あらすじ
「我は執行する…」
学者風の服が赤い光を放ち、やがて体へと光が収束していくと、漆黒と真紅に象られた鎧をまとった姿に変貌する。その手には巨大な鎌が握られていた。
「全てを絡め取る手"ハイディングバインド"」
――見えざる手が相手を宙に磔にし、動きを封じる
「死を司る神の力"パワーオブダークネス"」
――黒い霧が体を包みこみ、異常な力の高まりをみせる
「そして、死がおとずれる…"リープ・リーパー"!」
――両手で持った大鎌が赤い光を放ち、そいつは真っ二つに割れる――
VRMMORPG「ワールズオブワーズファンタジー」
通称「WWF」と呼ばれるゲームにどっぷりとはまっている坂道雄治。彼は最古参のプレイヤーながら全くの無名であった。

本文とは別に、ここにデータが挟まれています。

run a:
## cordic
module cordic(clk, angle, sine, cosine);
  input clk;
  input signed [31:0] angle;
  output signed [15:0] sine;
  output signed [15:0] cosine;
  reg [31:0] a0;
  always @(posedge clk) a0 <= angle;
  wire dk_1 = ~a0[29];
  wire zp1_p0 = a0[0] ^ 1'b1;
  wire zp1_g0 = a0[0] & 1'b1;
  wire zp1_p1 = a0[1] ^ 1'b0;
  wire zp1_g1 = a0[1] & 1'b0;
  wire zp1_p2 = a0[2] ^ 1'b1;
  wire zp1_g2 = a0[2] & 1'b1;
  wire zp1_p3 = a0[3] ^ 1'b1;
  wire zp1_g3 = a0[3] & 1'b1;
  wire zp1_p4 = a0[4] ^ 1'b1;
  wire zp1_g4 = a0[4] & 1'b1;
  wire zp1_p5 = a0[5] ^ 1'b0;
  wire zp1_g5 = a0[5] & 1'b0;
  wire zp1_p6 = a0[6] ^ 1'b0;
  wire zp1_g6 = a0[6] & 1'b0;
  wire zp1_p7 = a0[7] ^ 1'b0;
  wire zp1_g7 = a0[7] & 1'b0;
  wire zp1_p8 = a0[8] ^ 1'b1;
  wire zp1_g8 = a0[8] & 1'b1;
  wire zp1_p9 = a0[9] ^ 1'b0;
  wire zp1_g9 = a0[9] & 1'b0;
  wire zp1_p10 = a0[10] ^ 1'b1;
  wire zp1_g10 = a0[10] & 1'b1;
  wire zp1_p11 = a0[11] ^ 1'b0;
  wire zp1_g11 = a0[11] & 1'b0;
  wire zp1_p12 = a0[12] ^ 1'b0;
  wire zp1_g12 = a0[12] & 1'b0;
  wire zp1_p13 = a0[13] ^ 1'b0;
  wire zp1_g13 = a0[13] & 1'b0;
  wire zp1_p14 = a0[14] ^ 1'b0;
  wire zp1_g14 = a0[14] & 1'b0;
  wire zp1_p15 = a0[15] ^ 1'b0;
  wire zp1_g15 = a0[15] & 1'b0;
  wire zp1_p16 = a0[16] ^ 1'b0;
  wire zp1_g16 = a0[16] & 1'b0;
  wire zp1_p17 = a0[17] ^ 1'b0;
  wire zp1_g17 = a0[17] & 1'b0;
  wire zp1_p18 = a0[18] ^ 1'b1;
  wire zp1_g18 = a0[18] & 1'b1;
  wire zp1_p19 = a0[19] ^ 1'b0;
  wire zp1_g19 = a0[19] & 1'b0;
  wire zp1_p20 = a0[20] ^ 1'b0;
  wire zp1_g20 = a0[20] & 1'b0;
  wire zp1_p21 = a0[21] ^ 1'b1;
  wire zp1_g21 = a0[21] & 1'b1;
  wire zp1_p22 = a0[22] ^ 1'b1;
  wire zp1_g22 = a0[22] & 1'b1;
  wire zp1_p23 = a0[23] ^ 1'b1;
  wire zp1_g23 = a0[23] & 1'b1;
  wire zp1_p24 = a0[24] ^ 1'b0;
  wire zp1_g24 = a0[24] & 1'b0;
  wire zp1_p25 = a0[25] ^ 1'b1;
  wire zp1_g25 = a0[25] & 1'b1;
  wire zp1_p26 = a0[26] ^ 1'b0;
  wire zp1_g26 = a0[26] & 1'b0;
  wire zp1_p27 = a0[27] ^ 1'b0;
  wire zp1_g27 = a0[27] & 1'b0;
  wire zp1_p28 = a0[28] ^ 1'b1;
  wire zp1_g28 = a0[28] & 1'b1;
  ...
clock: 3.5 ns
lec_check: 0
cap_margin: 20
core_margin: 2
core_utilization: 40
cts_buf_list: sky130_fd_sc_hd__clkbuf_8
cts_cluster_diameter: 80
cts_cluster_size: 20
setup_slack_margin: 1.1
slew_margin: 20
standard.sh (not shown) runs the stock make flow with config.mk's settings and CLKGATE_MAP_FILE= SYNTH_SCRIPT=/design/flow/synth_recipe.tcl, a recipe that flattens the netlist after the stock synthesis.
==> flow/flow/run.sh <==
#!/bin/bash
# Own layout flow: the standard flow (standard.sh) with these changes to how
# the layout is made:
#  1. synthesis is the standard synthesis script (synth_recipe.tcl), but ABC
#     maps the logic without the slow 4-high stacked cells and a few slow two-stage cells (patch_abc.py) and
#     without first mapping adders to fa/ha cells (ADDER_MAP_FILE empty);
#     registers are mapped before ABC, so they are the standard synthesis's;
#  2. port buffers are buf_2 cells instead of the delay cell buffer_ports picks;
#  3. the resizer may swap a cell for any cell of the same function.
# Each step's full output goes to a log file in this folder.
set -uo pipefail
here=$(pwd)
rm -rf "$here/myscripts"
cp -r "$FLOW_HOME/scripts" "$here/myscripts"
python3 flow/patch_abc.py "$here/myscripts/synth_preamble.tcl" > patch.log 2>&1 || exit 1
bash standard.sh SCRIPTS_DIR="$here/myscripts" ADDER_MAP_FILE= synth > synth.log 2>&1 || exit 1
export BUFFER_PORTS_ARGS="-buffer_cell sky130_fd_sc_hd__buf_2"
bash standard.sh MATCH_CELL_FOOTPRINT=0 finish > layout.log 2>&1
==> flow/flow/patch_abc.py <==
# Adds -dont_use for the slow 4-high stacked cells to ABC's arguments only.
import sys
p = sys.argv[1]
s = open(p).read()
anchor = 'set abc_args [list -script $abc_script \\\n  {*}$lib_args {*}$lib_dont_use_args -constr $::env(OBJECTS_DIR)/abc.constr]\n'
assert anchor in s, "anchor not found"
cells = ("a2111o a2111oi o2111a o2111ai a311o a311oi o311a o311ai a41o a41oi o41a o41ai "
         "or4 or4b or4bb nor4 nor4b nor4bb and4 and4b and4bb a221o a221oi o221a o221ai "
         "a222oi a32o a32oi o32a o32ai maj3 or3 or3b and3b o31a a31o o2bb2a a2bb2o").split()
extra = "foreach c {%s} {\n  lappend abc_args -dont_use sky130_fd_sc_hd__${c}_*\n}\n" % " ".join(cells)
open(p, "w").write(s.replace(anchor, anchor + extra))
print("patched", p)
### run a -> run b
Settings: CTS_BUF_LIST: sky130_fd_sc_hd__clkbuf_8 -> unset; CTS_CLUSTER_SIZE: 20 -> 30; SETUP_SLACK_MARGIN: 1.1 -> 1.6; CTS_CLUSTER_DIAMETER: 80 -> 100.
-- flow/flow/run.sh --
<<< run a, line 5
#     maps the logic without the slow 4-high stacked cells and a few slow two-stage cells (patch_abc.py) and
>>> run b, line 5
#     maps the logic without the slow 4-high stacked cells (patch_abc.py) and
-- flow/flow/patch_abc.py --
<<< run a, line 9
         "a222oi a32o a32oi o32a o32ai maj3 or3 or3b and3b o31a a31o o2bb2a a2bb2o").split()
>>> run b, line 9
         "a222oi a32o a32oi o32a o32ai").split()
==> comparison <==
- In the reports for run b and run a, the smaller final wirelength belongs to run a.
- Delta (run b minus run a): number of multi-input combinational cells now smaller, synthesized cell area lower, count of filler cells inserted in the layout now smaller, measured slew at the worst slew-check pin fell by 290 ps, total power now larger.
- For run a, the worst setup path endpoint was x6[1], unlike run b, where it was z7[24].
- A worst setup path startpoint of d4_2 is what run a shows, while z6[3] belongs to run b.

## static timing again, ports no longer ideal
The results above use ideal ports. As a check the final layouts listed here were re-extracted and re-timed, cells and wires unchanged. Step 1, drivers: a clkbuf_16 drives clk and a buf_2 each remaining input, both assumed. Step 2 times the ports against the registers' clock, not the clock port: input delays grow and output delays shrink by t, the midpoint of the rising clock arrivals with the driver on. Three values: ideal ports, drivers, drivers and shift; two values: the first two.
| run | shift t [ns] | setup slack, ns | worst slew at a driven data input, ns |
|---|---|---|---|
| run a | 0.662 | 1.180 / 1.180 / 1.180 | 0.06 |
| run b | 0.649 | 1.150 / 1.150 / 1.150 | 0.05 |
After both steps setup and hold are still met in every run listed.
This design comes from an exercise in tuning for small area, a short achievable clock period and few clock cycles per item on the open sky130 flow, not from production work.
The RTL was checked by simulation tests, not by an equivalence proof against the original design.

Design mult, start of the top module:
module mult(
	input clk, rst, start, in_is_signed,
	input [31:0] in_a, in_b,
	output mult_status,
	output [63:0] s);
	reg busy;
	reg [32:0] n_b;		 
	reg [7:0] one_b, two_b, neg;	 
	reg [15:0] wlo;		 
	reg [47:0] acc;		 
	assign mult_status = busy;
	wire [32:0] n = ~n_b;
	wire [7:0] one = ~one_b, two = ~two_b;
	wire sha = ~|in_a[31:16] | &in_a[31:15];
	wire shb = ~|in_b[31:16] | &in_b[31:15];
	wire short = sha | shb;
	wire use_a = sha & ~shb;	 
	wire [15:0] mlo = use_a ? in_a[15:0] : in_b[15:0];
	wire mtop = use_a ? in_a[31] : in_b[31];
	wire [31:0] nn = use_a ? in_b : in_a;
	wire [32:0] nx33 = {in_is_signed & nn[31], nn};
	wire c32 = ~in_is_signed & mtop;	 
	wire c16 = short & ~mtop & mlo[15];	 
	wire [47:0] acc0 = (short & c32) ? {nn, 16'b0} :
	                   (c16 | (~short & c32)) ? {{15{nx33[32]}}, nx33} : 48'b0;
	wire [16:0] wn = busy ? {wlo, 1'b0} : short ? {mlo, 1'b0} : in_b[31:15];
	wire [7:0] one_n, two_n, neg_n;
	assign one_n[0] = wn[1] ^ wn[0];
	assign two_n[0] = (wn[2] & ~wn[1] & ~wn[0]) | (~wn[2] & wn[1] & wn[0]);
	assign neg_n[0] = wn[2];
	assign one_n[1] = wn[3] ^ wn[2];
	assign two_n[1] = (wn[4] & ~wn[3] & ~wn[2]) | (~wn[4] & wn[3] & wn[2]);
	assign neg_n[1] = wn[4];
	assign one_n[2] = wn[5] ^ wn[4];
	assign two_n[2] = (wn[6] & ~wn[5] & ~wn[4]) | (~wn[6] & wn[5] & wn[4]);
  ...
For scale: ~1700 cells after synthesis, about 120 flip-flops.
clock: 50.0 ns
lec_check: 0
abc_area: 0
cap_margin: 20
core_margin: 2
core_utilization: 40
cts_buf_list: sky130_fd_sc_hd__clkbuf_8
slew_margin: 40
synth_hierarchical: 1
standard.sh (not shown) runs the stock make flow with config.mk's settings and CLKGATE_MAP_FILE= SYNTH_SCRIPT=/design/flow/synth_recipe.tcl, a recipe that flattens the netlist after the stock synthesis.
==> flow/flow/run.sh <==
#!/bin/bash
set -euo pipefail
export BUFFER_PORTS_ARGS="-buffer_cell sky130_fd_sc_hd__buf_2"
bash standard.sh > standard.log 2>&1
Testbench counts at the start, summed over its fixed seeds: cycles 4,019, items 3,200.
Change:
==> flow/flow/run.sh (replaced) <==
#!/bin/bash
set -euo pipefail
export BUFFER_PORTS_ARGS="-buffer_cell sky130_fd_sc_hd__buf_1"
export PRE_RESIZE_TCL="$PWD/flow/outbuf.tcl"
bash standard.sh > standard.log 2>&1
==> flow/flow/outbuf.tcl (new file) <==
# Make the buffer that drives each output port a buf_2.
set n 0
foreach port [get_ports -filter "direction == output"] {
  foreach pin [get_pins -of_objects [get_nets -of_objects $port] -filter "direction == output"] {
    set inst [get_cells -of_objects $pin]
    if { [get_property [get_lib_cells -of_objects $inst] name] == "sky130_fd_sc_hd__buf_1" } {
      replace_cell $inst sky130_fd_sc_hd__buf_2
      incr n
    }
  }
}
puts "outbuf.tcl: $n output buffers made buf_2"
--- a/flow/config.mk
+++ b/flow/config.mk
@@ -8 +8 @@
-export ABC_AREA = 0
+export ABC_AREA = 1
Outcome:
- With this change the flow failed in placement repair (STA-0100)
- synthesized area increases by 3.9%
- synthesized cell count increases by 21%
Change:
--- a/flow/flow/run.sh
+++ b/flow/flow/run.sh
@@ -4 +3,0 @@
-export PRE_RESIZE_TCL="$PWD/flow/outbuf.tcl"
--- a/flow/config.mk
+++ b/flow/config.mk
@@ -13 +13 @@
-export SLEW_MARGIN = 40
+export SLEW_MARGIN = 20
removed: flow/flow/outbuf.tcl
Effect: This time the run completed without violations. Synthesized area is unchanged. Synthesized cell count does not change.
What follows belongs to an exercise in optimizing a design on an open flow for small area and a short achievable clock period; a production flow would make more cautious choices. At most, simulation tests tie the RTL to the original design; equivalence was not proved. The RTL of runs 2 to 6 was laid out without a check of its function. Power figures rest on the tool's default switching activity, not on a simulated workload.

--- flow/run.sh ---
#!/bin/bash
# The standard layout (standard.sh: the standard ORFS synthesis through
# finish, unchanged) with two differences in how the layout is made:
#  - the buffers that global placement puts on every input and output port
#    are buf_2 cells instead of the default pick (clkdlybuf4s50_1, a slow
#    clock-delay cell);
#  - clock tree synthesis inserts no dummy loads.
set -euo pipefail
cd "$(dirname "$0")/.."
export BUFFER_PORTS_ARGS="-buffer_cell sky130_fd_sc_hd__buf_2"
export CTS_ARGS="-sink_clustering_enable -repair_clock_nets -dont_use_dummy_load -buf_list sky130_fd_sc_hd__clkbuf_8 -sink_clustering_size 20 -sink_clustering_max_diameter 80"
bash standard.sh > standard.log 2>&1
--- standard.sh ---
#!/bin/bash
# synth_recipe.tcl (not shown) runs the flow's synth.tcl, then flattens the netlist and writes it again
# the make line also repeats each setting of config.mk as NAME=value (left out here)
make -C /OpenROAD-flow-scripts/flow DESIGN_CONFIG=/design/flow/config.mk WORK_HOME=/design/flow/orfs CLKGATE_MAP_FILE= SYNTH_SCRIPT=/design/flow/synth_recipe.tcl "${@:-finish}"
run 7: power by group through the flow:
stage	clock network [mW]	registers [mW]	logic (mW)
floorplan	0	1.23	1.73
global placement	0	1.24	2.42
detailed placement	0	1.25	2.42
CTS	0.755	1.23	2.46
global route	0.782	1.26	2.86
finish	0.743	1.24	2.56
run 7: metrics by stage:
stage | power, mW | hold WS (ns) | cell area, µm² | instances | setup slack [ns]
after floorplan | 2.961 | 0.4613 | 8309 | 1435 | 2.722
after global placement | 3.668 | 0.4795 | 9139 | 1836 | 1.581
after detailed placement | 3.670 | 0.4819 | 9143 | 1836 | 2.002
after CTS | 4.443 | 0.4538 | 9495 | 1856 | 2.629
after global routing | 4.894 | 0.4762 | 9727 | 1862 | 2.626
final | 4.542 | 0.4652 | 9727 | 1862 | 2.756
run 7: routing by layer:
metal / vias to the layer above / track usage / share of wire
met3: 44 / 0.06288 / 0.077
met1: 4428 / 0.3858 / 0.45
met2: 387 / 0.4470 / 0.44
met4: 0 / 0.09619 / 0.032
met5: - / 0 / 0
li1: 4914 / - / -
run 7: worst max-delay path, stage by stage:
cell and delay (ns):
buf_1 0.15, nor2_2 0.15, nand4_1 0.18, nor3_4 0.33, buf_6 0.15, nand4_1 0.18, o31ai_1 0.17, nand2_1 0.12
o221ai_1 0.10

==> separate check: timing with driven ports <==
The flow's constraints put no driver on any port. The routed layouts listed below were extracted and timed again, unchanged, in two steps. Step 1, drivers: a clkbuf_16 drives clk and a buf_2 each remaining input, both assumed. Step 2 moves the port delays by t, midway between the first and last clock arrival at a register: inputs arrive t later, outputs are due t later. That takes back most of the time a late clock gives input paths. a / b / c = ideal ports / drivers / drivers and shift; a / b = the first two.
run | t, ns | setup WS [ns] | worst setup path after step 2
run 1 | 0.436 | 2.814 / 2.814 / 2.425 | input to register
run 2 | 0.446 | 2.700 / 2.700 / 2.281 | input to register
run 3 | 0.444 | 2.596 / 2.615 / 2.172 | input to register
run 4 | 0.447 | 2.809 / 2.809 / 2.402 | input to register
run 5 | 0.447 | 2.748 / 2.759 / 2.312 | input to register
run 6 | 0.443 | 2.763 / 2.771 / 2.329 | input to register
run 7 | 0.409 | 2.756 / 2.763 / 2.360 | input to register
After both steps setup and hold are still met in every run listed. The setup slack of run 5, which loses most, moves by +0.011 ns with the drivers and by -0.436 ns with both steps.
Background: an optimization exercise with open tools, aiming at small area and a short achievable clock period. Do not read the settings as production practice. Where RTL was checked, it was by simulation tests only, not by an equivalence proof against the original. No activity file was given, so power comes from the tool's default toggle rates.

==> run a <==
==> flow/design.v <==
module computation_module(clk, rst, a_1, a_2, a_3, b_1, b_2, b_3, P1_en, P2_en, mux_reset, c_sel, sel_m, out);
  input clk, rst;
  input [7:0] a_1, a_2, a_3;
  input [7:0] b_1, b_2, b_3;
  input [1:0] sel_m;
  input mux_reset, P1_en;
  input [2:0] c_sel;
  input [1:0] P2_en;
  output reg [7:0] out;
  wire e_s = sel_m == 2'b01, e_3 = sel_m == 2'b10, e_2 = sel_m == 2'b11;
  reg [1:0] sd1, sd2, sd3;
  reg [7:0] X11, X12, X13, X21, X22, X23, X31, X32;
  reg [7:0] B11, B12, B13, B21, B22, B23, B31, B32, B33;
  reg [7:0] D11, D12, D21, D22;
  reg [7:0] PP21, PP22, PP23;
  reg [7:0] Rs, Q, Vs, Vc;
  reg [7:0] c0, c1, c2, c3, T;
  wire g3_1 = sd1 == 2'b10, g2_1 = sd1 == 2'b11;
  wire g3_2 = sd2 == 2'b10, g2_2 = sd2 == 2'b11;
  wire g3_3 = sd3 == 2'b10;
  wire [7:0] BB11 = g3_1 ? B11 : g2_1 ? D11 : 8'd0;
  wire [7:0] BB12 = g3_2 ? B12 : g2_2 ? D12 : 8'd0;
  wire [7:0] BB13 = g3_3 ? B13 : 8'd0;
  wire [7:0] BB21 = g3_1 ? B21 : g2_1 ? D21 : 8'd0;
  wire [7:0] BB22 = g3_2 ? B22 : g2_2 ? D22 : 8'd0;
  wire [7:0] BB23 = g3_3 ? B23 : 8'd0;
  wire [7:0] M11 = X11 * BB11, M12 = X12 * BB12, M13 = X13 * BB13;
  wire [7:0] M21 = X21 * BB21, M22 = X22 * BB22, M23 = X23 * BB23;
  wire [7:0] P3_21 = sd2[0] ? 8'd0 : PP21, P2_21 = sd2[0] ? PP21 : 8'd0;
  wire [7:0] P3_22 = sd3[0] ? 8'd0 : PP22, P2_22 = sd3[0] ? PP22 : 8'd0;
  wire [7:0] M3_21 = sd1[0] ? 8'd0 : M21, M2_21 = sd1[0] ? M21 : 8'd0;
  wire [7:0] M3_22 = sd2[0] ? 8'd0 : M22, M2_22 = sd2[0] ? M22 : 8'd0;
  wire [7:0] Qn = P3_21 + M3_21 + P3_22 + M3_22 + PP23 + M23;
  wire [7:0] S = P2_21 + M2_21 + P2_22 + M2_22;
  wire [7:0] Bn31 = P1_en ? B21 : B31;
  wire [7:0] Bn32 = P1_en ? B22 : B32;
  wire [7:0] Bn33 = P1_en ? B23 : B33;
  wire [7:0] a3g = e_3 ? a_3 : 8'd0;
  wire [7:0] X31g = g3_1 ? X31 : 8'd0;
  wire [7:0] X32g = g3_2 ? X32 : 8'd0;
  function [15:0] csa;   
    input [7:0] x, y, z;
    csa = {x ^ y ^ z, ((x & y) | (x & z) | (y & z)) << 1};
  endfunction
  wire [7:0] r [0:23];
  genvar gi;
  generate for (gi = 0; gi < 8; gi = gi + 1) begin: pp
    assign r[gi]      = (a3g  & {8{Bn31[gi]}}) << gi;
    assign r[gi + 8]  = (X31g & {8{Bn32[gi]}}) << gi;
    assign r[gi + 16] = (X32g & {8{Bn33[gi]}}) << gi;
  end endgenerate
  wire [7:0] l1 [0:15];
  generate for (gi = 0; gi < 8; gi = gi + 1) begin: L1
    assign {l1[2*gi], l1[2*gi+1]} = csa(r[3*gi], r[3*gi+1], r[3*gi+2]);
  end endgenerate
  wire [7:0] l2 [0:10];
  generate for (gi = 0; gi < 5; gi = gi + 1) begin: L2
    assign {l2[2*gi], l2[2*gi+1]} = csa(l1[3*gi], l1[3*gi+1], l1[3*gi+2]);
  end endgenerate
  assign l2[10] = l1[15];
  wire [7:0] l3 [0:7];
  generate for (gi = 0; gi < 3; gi = gi + 1) begin: L3
    assign {l3[2*gi], l3[2*gi+1]} = csa(l2[3*gi], l2[3*gi+1], l2[3*gi+2]);
  end endgenerate
  assign l3[6] = l2[9]; assign l3[7] = l2[10];
  wire [7:0] l4 [0:5];
  generate for (gi = 0; gi < 2; gi = gi + 1) begin: L4
    assign {l4[2*gi], l4[2*gi+1]} = csa(l3[3*gi], l3[3*gi+1], l3[3*gi+2]);
  end endgenerate
  assign l4[4] = l3[6]; assign l4[5] = l3[7];
  wire [7:0] l5 [0:3];
  generate for (gi = 0; gi < 2; gi = gi + 1) begin: L5
    assign {l5[2*gi], l5[2*gi+1]} = csa(l4[3*gi], l4[3*gi+1], l4[3*gi+2]);
  end endgenerate
  wire [7:0] l6a, l6b, Vsn, Vcn;
  assign {l6a, l6b} = csa(l5[0], l5[1], l5[2]);
  assign {Vsn, Vcn} = csa(l6a, l6b, l5[3]);
  wire [7:0] a1s = e_s ? a_1 : 8'd0;
  wire [7:0] Rsn = (mux_reset ? 8'd0 : Rs) + a1s * b_1;
  reg [7:0] slot;
  always @(*) case (c_sel[1:0])
    2'd0: slot = c0; 2'd1: slot = c1; 2'd2: slot = c2; default: slot = c3;
  endcase
  wire [7:0] acc = slot + S;
  always @(posedge clk or posedge rst) begin
    if (rst) begin
      sd1 <= 0; sd2 <= 0; sd3 <= 0;
      X11 <= 0; X12 <= 0; X13 <= 0; X21 <= 0; X22 <= 0; X23 <= 0; X31 <= 0; X32 <= 0;
      B11 <= 0; B12 <= 0; B13 <= 0; B21 <= 0; B22 <= 0; B23 <= 0; B31 <= 0; B32 <= 0; B33 <= 0;
      D11 <= 0; D12 <= 0; D21 <= 0; D22 <= 0;
      PP21 <= 0; PP22 <= 0; PP23 <= 0;
      Rs <= 0; Q <= 0; Vs <= 0; Vc <= 0;
      c0 <= 0; c1 <= 0; c2 <= 0; c3 <= 0; T <= 0;
    end else begin
      sd1 <= sel_m; sd2 <= sd1; sd3 <= sd2;
      X11 <= a_1; X12 <= X11; X13 <= X12;
      X21 <= a_2; X22 <= X21; X23 <= X22;
      X31 <= a_3; X32 <= X31;
      if (P1_en) begin
        B11 <= e_3 ? b_1 : 8'd0; B12 <= e_3 ? b_2 : 8'd0; B13 <= e_3 ? b_3 : 8'd0;
        B21 <= B11; B22 <= B12; B23 <= B13;
      end
      B31 <= Bn31; B32 <= Bn32; B33 <= Bn33;
      if (P2_en[0]) begin D11 <= e_2 ? b_1 : 8'd0; D12 <= e_2 ? b_2 : 8'd0; end
      if (P2_en[1]) begin D21 <= D11; D22 <= D12; end
      PP21 <= M11; PP22 <= M12; PP23 <= M13;
      Rs <= Rsn; Q <= Qn; Vs <= Vsn; Vc <= Vcn;
      if (c_sel[2]) begin
        T <= acc;
        case (c_sel[1:0])
          2'd0: c0 <= acc; 2'd1: c1 <= acc; 2'd2: c2 <= acc; default: c3 <= acc;
        endcase
      end else T <= 8'd0;
    end
  end
  wire [7:0] o3 = Q + Vs + Vc;
  always @(*) case (sel_m)
    2'b00: out = 8'd0;
    2'b01: out = Rs;
    2'b10: out = o3;
    default: out = T;
  endcase
endmodule
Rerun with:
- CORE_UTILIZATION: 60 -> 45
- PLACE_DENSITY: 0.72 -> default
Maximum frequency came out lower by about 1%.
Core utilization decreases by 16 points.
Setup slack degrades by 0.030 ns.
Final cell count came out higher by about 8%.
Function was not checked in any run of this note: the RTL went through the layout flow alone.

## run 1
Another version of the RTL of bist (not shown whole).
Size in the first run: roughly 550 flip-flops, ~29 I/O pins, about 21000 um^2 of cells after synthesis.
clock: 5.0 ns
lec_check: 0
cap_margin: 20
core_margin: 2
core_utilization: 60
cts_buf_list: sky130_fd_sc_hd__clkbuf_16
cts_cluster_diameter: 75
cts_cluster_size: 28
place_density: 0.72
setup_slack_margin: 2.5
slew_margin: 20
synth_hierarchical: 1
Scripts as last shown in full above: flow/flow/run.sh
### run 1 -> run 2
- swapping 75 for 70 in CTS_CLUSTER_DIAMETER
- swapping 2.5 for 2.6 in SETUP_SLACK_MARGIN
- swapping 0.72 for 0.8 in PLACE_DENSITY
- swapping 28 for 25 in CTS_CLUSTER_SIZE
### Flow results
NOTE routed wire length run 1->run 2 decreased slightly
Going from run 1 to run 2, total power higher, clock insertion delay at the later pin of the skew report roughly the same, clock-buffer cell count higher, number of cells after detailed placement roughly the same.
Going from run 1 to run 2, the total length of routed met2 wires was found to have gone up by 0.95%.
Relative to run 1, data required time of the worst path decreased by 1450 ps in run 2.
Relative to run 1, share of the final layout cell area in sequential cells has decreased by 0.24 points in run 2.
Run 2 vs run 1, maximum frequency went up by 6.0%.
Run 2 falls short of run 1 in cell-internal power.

スキルレベル制のシステムを採用しているWWFではスキル同士の親和性が高い『特化クラス』型の成長が好まれているが、雄治の作ったキャラはスキル同士の親和性が薄い「魔法戦士」という中途半端な『ネタクラス』だった。
そんな事を気にする事もなく、死の魔剣士を自称して中二病全開で楽しむために、貴重な装備やアイテムを集め、中二病設定に磨きを掛けるように楽しんでいた。
ある日、いつものようにログインした彼は、ゲームの中で五感が働いていることに気づく。
それは、ゲーム世界が現実になるという異変として、すべての接続者を巻き込んでいく。